= Stored items =
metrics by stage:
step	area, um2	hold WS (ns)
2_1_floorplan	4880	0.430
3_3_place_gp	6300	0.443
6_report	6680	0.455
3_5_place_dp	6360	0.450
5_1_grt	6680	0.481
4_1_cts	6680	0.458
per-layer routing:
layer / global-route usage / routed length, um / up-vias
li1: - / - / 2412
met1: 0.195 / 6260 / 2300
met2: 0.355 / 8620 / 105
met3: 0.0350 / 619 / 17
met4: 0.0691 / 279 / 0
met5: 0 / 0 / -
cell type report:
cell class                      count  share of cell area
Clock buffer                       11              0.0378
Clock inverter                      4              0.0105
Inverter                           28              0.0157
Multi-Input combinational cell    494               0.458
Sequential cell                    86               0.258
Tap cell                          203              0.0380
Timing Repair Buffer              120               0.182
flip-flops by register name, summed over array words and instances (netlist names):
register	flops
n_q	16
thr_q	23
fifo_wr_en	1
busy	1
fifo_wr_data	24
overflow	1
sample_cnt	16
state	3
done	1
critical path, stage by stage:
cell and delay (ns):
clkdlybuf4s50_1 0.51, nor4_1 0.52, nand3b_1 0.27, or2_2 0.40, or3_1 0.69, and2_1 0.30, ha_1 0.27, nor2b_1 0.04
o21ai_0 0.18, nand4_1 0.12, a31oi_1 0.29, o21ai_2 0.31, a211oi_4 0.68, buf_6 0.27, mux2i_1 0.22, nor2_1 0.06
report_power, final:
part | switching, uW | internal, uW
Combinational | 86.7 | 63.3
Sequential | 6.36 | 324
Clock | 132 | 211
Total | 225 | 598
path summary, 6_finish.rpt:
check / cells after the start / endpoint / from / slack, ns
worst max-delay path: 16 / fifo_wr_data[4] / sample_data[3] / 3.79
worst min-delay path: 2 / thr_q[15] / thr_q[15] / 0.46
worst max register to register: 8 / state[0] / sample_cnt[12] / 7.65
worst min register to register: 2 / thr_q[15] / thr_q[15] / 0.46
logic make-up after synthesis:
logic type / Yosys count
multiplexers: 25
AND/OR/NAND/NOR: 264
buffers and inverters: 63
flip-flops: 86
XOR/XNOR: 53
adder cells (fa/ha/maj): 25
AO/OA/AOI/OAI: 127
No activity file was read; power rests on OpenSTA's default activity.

--

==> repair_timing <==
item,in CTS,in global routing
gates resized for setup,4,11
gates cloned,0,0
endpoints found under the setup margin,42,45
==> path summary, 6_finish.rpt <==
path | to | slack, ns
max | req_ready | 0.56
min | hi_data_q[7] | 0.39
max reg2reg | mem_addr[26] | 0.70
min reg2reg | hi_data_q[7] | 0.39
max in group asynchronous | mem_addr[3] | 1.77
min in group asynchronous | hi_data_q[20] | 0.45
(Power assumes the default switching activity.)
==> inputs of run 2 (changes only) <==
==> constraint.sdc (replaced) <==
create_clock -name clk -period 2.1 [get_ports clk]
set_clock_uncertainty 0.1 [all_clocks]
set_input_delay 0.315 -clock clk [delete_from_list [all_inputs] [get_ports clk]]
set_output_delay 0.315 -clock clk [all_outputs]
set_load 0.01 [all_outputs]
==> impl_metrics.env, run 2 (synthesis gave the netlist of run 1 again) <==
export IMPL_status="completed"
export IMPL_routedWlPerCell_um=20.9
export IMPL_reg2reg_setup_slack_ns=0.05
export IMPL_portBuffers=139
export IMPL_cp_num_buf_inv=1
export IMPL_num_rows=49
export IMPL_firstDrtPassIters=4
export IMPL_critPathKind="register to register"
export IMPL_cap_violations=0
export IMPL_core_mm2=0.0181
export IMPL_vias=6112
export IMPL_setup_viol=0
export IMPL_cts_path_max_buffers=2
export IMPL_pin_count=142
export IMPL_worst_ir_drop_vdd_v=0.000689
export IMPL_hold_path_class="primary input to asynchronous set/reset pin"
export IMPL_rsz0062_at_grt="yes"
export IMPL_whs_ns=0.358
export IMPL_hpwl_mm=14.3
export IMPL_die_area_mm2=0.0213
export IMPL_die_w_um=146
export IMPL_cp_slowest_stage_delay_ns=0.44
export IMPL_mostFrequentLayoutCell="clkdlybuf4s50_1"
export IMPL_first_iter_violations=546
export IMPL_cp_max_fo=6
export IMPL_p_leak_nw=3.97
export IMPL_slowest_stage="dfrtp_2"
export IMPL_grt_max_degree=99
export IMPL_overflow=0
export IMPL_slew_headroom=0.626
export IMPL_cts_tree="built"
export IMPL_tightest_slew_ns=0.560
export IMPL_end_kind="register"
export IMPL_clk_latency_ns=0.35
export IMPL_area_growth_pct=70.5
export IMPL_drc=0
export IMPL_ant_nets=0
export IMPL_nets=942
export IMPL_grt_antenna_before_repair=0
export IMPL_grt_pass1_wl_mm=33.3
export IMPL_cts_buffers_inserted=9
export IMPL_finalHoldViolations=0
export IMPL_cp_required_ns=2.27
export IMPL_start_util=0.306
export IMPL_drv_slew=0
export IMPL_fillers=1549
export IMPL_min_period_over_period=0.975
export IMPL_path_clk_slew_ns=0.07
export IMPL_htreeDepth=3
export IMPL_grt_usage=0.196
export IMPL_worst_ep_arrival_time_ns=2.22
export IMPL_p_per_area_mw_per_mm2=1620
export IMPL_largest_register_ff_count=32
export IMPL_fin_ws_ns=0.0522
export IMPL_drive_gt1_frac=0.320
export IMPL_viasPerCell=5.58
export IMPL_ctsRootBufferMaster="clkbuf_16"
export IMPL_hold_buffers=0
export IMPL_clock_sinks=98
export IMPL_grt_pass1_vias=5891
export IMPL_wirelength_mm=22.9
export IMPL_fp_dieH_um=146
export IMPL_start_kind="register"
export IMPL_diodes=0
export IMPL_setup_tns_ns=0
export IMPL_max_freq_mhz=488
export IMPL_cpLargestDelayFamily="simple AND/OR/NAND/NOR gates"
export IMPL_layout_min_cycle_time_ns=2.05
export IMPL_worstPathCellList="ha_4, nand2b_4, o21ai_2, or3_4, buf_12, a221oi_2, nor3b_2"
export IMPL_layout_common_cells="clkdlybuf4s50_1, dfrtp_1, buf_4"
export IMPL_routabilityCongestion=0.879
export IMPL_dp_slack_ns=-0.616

= Activity =
Out of the entries above, write out only the lines between the line holding "max | req_ready | 0.56" and the line holding "export IMPL_htreeDepth=3", inclusive, each exactly as given.

= Exercise output =
max | req_ready | 0.56
min | hi_data_q[7] | 0.39
max reg2reg | mem_addr[26] | 0.70
min reg2reg | hi_data_q[7] | 0.39
max in group asynchronous | mem_addr[3] | 1.77
min in group asynchronous | hi_data_q[20] | 0.45
(Power assumes the default switching activity.)
==> inputs of run 2 (changes only) <==
==> constraint.sdc (replaced) <==
create_clock -name clk -period 2.1 [get_ports clk]
set_clock_uncertainty 0.1 [all_clocks]
set_input_delay 0.315 -clock clk [delete_from_list [all_inputs] [get_ports clk]]
set_output_delay 0.315 -clock clk [all_outputs]
set_load 0.01 [all_outputs]
==> impl_metrics.env, run 2 (synthesis gave the netlist of run 1 again) <==
export IMPL_status="completed"
export IMPL_routedWlPerCell_um=20.9
export IMPL_reg2reg_setup_slack_ns=0.05
export IMPL_portBuffers=139
export IMPL_cp_num_buf_inv=1
export IMPL_num_rows=49
export IMPL_firstDrtPassIters=4
export IMPL_critPathKind="register to register"
export IMPL_cap_violations=0
export IMPL_core_mm2=0.0181
export IMPL_vias=6112
export IMPL_setup_viol=0
export IMPL_cts_path_max_buffers=2
export IMPL_pin_count=142
export IMPL_worst_ir_drop_vdd_v=0.000689
export IMPL_hold_path_class="primary input to asynchronous set/reset pin"
export IMPL_rsz0062_at_grt="yes"
export IMPL_whs_ns=0.358
export IMPL_hpwl_mm=14.3
export IMPL_die_area_mm2=0.0213
export IMPL_die_w_um=146
export IMPL_cp_slowest_stage_delay_ns=0.44
export IMPL_mostFrequentLayoutCell="clkdlybuf4s50_1"
export IMPL_first_iter_violations=546
export IMPL_cp_max_fo=6
export IMPL_p_leak_nw=3.97
export IMPL_slowest_stage="dfrtp_2"
export IMPL_grt_max_degree=99
export IMPL_overflow=0
export IMPL_slew_headroom=0.626
export IMPL_cts_tree="built"
export IMPL_tightest_slew_ns=0.560
export IMPL_end_kind="register"
export IMPL_clk_latency_ns=0.35
export IMPL_area_growth_pct=70.5
export IMPL_drc=0
export IMPL_ant_nets=0
export IMPL_nets=942
export IMPL_grt_antenna_before_repair=0
export IMPL_grt_pass1_wl_mm=33.3
export IMPL_cts_buffers_inserted=9
export IMPL_finalHoldViolations=0
export IMPL_cp_required_ns=2.27
export IMPL_start_util=0.306
export IMPL_drv_slew=0
export IMPL_fillers=1549
export IMPL_min_period_over_period=0.975
export IMPL_path_clk_slew_ns=0.07
export IMPL_htreeDepth=3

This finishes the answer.